TASK INPUTS: Begin

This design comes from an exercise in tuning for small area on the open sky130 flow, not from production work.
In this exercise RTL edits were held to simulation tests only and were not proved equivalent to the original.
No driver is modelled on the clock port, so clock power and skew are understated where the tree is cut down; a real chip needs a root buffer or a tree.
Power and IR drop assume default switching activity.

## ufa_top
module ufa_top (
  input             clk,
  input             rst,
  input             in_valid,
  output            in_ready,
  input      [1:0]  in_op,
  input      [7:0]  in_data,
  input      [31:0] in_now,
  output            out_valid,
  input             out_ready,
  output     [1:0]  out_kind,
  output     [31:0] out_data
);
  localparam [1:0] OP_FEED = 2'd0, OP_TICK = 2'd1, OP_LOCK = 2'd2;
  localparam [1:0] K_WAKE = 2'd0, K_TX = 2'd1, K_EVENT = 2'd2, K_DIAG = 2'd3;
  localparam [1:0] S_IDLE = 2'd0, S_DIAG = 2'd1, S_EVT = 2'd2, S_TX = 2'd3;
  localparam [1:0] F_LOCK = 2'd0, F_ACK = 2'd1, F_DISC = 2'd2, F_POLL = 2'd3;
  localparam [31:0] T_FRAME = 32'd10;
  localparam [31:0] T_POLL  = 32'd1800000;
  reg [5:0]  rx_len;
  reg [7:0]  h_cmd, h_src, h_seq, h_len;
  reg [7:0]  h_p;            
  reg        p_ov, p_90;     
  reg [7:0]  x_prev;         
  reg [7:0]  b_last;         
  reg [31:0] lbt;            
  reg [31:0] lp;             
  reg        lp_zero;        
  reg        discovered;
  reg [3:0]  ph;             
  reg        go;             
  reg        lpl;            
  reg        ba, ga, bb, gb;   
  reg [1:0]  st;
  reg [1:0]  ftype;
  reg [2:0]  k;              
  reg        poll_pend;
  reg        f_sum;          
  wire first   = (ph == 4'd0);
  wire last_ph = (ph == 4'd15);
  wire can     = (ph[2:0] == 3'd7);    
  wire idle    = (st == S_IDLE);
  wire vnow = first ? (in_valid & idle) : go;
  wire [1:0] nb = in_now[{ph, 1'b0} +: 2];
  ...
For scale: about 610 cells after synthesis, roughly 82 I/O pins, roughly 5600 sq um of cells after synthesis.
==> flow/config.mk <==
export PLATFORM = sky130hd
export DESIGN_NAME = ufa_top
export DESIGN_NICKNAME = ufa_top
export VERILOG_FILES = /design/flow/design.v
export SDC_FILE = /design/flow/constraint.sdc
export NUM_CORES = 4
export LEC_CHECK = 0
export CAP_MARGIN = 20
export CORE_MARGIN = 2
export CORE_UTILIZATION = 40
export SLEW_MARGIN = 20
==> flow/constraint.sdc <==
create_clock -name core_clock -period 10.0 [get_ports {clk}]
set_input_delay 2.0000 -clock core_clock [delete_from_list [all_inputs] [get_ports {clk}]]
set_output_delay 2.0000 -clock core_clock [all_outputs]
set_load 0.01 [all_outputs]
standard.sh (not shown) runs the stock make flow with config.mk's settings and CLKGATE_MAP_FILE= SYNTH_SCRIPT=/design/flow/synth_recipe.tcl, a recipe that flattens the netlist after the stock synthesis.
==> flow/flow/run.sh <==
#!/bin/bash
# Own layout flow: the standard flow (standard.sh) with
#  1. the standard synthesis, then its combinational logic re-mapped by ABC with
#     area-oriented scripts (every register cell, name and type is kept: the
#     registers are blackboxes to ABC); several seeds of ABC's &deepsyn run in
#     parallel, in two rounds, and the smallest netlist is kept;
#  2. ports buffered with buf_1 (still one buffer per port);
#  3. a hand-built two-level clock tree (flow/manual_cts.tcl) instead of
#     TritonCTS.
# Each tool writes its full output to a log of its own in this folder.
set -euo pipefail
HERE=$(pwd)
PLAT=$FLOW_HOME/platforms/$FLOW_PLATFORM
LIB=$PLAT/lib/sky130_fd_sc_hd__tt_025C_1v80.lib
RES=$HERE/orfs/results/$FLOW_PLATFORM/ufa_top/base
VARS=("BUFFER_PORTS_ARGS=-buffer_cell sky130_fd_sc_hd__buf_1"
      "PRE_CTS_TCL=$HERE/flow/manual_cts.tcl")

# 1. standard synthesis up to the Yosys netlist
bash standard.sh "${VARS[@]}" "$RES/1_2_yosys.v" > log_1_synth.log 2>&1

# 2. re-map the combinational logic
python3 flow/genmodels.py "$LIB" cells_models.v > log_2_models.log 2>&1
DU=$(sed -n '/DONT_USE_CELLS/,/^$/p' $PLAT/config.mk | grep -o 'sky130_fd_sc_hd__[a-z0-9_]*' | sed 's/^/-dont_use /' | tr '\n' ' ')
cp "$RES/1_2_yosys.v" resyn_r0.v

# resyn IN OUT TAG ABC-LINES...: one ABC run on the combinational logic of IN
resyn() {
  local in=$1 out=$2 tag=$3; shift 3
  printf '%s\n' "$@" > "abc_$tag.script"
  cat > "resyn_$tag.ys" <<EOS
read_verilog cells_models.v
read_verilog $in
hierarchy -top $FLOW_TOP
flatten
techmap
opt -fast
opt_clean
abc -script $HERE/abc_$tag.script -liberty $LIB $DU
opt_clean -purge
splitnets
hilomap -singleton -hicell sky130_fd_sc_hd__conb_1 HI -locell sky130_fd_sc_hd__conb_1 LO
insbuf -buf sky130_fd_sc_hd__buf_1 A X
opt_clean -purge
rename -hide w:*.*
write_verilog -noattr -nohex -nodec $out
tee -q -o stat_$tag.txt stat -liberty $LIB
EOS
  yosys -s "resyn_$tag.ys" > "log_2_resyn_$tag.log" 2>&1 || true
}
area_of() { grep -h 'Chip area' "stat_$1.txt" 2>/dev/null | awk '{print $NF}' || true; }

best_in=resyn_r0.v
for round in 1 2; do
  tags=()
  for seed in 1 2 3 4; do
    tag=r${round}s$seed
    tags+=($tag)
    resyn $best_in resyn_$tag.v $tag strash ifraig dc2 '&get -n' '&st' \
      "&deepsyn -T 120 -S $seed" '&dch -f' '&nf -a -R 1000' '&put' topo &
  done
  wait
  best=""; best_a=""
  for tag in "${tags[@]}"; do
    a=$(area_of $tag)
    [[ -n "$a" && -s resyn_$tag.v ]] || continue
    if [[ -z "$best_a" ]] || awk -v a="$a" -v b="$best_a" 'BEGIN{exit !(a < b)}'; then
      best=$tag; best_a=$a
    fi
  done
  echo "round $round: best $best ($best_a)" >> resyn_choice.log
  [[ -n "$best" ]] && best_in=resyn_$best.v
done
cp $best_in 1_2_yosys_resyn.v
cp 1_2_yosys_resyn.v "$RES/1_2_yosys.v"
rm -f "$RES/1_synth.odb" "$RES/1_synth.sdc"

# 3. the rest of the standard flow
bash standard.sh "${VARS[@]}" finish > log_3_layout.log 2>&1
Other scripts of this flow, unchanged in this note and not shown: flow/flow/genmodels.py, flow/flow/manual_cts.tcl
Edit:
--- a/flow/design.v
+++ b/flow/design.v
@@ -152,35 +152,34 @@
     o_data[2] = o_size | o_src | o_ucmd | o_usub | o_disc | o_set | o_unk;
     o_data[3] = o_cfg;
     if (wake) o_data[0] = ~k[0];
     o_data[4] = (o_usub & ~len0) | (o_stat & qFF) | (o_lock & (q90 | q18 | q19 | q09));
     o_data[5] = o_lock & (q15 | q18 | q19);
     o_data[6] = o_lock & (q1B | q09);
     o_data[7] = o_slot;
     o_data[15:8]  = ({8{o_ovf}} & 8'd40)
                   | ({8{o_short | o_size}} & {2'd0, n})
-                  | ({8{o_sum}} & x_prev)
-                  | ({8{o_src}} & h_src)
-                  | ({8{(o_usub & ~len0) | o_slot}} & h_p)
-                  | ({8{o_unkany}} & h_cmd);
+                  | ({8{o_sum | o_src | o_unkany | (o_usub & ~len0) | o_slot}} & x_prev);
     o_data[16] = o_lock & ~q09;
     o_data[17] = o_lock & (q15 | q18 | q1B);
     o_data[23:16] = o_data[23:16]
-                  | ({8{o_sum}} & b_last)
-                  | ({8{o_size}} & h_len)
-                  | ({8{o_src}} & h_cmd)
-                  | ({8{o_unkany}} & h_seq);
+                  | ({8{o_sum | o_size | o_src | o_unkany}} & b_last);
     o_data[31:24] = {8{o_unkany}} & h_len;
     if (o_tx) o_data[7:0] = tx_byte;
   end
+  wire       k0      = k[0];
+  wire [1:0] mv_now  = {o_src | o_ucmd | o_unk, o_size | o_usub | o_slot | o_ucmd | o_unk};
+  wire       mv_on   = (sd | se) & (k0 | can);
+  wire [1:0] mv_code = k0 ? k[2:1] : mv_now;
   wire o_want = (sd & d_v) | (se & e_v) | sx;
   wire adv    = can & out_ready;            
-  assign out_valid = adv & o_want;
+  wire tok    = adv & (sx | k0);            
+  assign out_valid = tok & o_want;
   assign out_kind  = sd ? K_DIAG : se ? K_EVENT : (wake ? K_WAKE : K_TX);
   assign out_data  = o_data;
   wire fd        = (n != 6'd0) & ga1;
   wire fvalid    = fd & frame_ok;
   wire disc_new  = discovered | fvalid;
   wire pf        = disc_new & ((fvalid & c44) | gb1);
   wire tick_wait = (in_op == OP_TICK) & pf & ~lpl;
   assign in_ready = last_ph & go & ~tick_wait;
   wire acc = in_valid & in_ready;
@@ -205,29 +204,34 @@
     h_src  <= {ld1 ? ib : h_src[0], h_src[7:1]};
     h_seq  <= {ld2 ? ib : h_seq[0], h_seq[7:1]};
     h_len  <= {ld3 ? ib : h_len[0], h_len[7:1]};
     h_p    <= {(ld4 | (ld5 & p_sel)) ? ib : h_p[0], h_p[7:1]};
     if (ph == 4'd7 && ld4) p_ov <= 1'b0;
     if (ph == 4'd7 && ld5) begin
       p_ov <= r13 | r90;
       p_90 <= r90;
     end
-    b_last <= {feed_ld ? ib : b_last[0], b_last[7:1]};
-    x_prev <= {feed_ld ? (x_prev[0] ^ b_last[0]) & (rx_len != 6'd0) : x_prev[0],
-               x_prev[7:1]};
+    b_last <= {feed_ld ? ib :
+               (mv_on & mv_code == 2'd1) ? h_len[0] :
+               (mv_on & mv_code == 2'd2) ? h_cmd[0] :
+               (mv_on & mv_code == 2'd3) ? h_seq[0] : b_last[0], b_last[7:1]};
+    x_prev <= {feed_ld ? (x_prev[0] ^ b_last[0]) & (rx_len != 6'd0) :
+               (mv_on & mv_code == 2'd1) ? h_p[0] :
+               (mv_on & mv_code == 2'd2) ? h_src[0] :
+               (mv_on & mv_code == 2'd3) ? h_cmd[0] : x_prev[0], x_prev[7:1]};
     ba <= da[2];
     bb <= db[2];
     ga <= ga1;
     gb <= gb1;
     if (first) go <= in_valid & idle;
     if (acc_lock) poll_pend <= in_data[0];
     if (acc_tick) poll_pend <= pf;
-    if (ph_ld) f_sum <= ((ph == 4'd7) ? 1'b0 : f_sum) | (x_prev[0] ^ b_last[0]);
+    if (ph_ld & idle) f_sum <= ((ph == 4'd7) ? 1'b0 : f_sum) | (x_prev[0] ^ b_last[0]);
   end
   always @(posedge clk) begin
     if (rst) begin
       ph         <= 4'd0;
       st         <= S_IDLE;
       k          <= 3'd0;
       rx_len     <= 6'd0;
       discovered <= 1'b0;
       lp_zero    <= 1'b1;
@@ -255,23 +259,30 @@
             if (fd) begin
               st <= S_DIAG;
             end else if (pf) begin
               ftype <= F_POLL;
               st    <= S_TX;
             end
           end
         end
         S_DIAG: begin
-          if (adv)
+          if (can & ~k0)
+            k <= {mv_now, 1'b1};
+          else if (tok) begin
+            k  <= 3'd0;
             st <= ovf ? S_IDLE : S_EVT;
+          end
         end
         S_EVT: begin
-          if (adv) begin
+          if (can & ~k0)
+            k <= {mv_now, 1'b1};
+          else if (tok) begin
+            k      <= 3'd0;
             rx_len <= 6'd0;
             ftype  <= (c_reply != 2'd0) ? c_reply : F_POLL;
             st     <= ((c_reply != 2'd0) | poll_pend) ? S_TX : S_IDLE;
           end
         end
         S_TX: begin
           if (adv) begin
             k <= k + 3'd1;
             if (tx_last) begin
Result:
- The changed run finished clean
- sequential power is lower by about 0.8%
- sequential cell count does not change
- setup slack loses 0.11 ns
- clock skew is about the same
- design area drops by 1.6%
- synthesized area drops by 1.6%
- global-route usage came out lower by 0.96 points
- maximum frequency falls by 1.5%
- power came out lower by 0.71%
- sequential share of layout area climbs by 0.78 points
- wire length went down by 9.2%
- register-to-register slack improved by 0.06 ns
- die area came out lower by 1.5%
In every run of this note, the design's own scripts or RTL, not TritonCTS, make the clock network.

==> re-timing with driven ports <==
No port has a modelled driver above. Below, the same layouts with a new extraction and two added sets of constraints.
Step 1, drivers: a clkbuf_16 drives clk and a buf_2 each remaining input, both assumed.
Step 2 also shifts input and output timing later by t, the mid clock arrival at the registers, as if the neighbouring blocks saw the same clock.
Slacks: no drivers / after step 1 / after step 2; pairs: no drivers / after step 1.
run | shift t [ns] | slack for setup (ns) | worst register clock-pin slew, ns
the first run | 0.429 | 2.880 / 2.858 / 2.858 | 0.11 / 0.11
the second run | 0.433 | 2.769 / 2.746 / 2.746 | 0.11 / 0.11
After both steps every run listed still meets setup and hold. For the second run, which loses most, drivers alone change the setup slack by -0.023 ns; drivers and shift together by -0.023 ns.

TASK INPUTS: End
TASK INPUTS: Begin

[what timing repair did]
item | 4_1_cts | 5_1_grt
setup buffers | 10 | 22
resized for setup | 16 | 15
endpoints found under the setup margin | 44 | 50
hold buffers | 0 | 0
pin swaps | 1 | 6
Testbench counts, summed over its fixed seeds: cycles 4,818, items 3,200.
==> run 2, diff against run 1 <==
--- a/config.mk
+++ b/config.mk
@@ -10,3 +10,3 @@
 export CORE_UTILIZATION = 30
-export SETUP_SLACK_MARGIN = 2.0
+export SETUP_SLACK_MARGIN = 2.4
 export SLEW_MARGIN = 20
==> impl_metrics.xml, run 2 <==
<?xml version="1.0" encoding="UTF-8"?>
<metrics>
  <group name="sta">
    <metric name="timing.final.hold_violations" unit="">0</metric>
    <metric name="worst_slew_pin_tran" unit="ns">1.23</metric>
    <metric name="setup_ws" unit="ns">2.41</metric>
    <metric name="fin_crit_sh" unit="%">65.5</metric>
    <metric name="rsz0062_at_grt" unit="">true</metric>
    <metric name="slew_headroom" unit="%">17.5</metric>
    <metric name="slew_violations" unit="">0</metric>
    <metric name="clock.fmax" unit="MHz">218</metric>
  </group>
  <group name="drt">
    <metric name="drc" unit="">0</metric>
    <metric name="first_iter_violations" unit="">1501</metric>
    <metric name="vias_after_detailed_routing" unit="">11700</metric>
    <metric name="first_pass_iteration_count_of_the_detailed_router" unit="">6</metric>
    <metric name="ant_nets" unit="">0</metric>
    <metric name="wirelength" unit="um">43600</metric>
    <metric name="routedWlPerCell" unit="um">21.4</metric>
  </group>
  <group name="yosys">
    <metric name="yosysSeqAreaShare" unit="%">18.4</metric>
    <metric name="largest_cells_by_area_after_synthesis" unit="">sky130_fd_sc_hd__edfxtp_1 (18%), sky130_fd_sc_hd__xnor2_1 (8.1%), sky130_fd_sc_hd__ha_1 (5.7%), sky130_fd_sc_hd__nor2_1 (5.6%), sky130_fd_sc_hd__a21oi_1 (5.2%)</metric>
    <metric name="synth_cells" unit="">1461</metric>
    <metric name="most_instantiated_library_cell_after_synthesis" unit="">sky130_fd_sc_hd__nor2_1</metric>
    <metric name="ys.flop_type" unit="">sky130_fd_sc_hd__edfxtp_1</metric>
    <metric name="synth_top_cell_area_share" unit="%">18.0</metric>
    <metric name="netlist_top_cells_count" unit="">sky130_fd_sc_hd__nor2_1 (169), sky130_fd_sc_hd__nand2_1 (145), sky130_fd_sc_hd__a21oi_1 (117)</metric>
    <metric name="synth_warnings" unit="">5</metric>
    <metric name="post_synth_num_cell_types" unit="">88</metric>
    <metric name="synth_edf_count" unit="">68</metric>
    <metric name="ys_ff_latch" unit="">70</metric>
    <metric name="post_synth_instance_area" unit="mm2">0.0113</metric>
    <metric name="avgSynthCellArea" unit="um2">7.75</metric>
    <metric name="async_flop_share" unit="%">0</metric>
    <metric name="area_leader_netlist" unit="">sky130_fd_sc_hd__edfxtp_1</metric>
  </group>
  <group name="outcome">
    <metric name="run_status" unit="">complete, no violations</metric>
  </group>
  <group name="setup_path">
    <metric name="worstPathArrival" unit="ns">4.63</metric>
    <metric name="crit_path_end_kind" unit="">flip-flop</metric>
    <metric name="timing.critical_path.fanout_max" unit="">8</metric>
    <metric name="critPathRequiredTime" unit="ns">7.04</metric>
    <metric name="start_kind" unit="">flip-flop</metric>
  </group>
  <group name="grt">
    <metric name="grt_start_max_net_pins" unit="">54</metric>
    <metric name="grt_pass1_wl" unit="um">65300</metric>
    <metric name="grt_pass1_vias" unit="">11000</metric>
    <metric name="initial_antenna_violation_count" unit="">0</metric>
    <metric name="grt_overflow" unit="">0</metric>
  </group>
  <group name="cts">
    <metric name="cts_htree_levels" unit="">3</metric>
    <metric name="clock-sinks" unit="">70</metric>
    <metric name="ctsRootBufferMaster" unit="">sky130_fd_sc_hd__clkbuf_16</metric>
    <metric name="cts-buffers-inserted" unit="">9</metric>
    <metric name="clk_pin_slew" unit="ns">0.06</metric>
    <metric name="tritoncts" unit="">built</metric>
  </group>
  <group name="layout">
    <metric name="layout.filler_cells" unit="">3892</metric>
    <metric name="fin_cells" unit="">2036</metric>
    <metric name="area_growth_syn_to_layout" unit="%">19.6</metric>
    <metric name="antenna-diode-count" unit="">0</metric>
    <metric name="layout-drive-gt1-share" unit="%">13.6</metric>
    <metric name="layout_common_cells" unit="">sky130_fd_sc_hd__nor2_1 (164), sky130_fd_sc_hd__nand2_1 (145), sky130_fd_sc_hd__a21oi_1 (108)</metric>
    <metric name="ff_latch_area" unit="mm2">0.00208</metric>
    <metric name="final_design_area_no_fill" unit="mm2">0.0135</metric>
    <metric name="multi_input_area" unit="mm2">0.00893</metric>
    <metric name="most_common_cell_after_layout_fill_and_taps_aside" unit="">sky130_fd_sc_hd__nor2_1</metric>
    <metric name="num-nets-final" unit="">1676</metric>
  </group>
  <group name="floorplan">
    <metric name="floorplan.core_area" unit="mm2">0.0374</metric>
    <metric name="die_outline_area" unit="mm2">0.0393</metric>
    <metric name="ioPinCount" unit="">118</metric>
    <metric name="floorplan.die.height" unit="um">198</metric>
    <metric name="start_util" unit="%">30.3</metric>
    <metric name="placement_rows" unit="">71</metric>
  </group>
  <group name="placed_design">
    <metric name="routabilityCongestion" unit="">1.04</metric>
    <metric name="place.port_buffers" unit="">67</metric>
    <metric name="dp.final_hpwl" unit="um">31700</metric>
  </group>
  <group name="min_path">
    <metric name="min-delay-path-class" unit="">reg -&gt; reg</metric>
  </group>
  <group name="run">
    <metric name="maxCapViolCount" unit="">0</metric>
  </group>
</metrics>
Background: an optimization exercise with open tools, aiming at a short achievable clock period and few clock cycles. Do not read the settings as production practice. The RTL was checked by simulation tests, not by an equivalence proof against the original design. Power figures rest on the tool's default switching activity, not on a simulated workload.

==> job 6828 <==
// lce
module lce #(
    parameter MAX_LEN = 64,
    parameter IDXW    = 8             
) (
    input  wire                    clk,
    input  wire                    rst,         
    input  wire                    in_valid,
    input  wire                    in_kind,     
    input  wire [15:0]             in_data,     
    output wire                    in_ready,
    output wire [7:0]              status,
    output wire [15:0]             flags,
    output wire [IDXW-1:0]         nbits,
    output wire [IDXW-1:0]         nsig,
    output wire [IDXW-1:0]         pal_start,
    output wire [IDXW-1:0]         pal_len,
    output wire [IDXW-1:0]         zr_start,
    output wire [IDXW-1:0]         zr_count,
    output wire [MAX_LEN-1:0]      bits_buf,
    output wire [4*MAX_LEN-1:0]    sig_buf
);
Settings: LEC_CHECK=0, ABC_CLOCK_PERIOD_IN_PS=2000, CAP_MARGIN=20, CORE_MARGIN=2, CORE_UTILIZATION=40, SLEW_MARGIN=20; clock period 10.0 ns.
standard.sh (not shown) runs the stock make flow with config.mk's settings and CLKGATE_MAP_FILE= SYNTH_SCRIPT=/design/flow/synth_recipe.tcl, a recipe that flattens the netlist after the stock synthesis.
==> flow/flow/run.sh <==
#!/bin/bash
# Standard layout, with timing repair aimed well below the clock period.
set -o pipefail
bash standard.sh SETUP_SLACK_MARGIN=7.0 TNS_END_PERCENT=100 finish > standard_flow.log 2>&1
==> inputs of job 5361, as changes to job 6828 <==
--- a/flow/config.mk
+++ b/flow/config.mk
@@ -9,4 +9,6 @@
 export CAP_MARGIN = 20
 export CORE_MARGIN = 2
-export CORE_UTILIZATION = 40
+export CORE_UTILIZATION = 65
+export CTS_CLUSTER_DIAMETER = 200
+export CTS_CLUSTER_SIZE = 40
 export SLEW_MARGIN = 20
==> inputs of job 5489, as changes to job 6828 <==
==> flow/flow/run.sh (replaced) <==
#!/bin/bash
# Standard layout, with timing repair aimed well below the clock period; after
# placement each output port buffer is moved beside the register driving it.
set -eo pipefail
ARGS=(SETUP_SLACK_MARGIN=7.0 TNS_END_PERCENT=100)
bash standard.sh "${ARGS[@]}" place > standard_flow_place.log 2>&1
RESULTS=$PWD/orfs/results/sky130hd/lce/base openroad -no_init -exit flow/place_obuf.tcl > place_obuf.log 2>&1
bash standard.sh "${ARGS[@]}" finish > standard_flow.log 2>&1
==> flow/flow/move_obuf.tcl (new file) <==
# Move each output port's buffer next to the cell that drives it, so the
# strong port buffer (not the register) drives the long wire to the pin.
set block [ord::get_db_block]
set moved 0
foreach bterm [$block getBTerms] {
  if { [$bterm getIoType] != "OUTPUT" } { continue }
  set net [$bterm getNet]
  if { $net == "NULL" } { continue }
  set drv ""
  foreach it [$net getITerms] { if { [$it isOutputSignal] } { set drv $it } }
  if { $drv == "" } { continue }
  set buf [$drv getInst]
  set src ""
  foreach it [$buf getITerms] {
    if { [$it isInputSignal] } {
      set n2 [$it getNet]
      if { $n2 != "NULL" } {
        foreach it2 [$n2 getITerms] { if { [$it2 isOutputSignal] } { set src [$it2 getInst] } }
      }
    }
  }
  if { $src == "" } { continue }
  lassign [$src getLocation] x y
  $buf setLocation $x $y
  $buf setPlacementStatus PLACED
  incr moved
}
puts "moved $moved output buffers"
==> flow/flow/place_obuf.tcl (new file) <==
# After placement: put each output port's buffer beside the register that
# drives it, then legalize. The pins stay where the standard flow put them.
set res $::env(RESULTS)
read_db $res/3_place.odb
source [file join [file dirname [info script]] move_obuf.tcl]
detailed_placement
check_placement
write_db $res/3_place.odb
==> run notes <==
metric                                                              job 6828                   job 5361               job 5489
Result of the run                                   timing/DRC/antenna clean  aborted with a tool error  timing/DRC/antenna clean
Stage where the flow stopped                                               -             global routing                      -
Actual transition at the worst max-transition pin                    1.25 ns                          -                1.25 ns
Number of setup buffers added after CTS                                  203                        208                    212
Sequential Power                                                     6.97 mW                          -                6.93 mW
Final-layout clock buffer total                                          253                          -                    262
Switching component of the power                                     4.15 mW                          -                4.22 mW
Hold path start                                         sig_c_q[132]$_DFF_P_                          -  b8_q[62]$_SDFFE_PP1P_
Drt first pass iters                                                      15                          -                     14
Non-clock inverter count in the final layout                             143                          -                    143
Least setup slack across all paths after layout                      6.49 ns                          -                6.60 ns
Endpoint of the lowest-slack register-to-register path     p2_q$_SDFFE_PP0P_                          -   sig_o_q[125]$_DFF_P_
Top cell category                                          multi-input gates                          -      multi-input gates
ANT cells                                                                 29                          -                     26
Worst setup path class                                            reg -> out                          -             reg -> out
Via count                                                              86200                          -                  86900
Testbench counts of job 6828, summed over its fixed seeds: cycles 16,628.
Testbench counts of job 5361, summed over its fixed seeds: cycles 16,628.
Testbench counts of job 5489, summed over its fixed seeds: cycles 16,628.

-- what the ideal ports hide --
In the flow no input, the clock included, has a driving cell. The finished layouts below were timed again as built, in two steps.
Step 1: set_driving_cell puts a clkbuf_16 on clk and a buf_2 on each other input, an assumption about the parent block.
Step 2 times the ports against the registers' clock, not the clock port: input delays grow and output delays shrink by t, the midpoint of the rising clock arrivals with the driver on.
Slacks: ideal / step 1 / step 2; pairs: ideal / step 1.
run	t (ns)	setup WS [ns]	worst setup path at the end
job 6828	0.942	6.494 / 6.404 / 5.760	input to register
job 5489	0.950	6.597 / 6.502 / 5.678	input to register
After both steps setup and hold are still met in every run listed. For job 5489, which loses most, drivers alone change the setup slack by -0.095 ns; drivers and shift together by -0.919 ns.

TASK INPUTS: End

Find out how many lines in the listing contain the word "flip", and respond with that number only.

2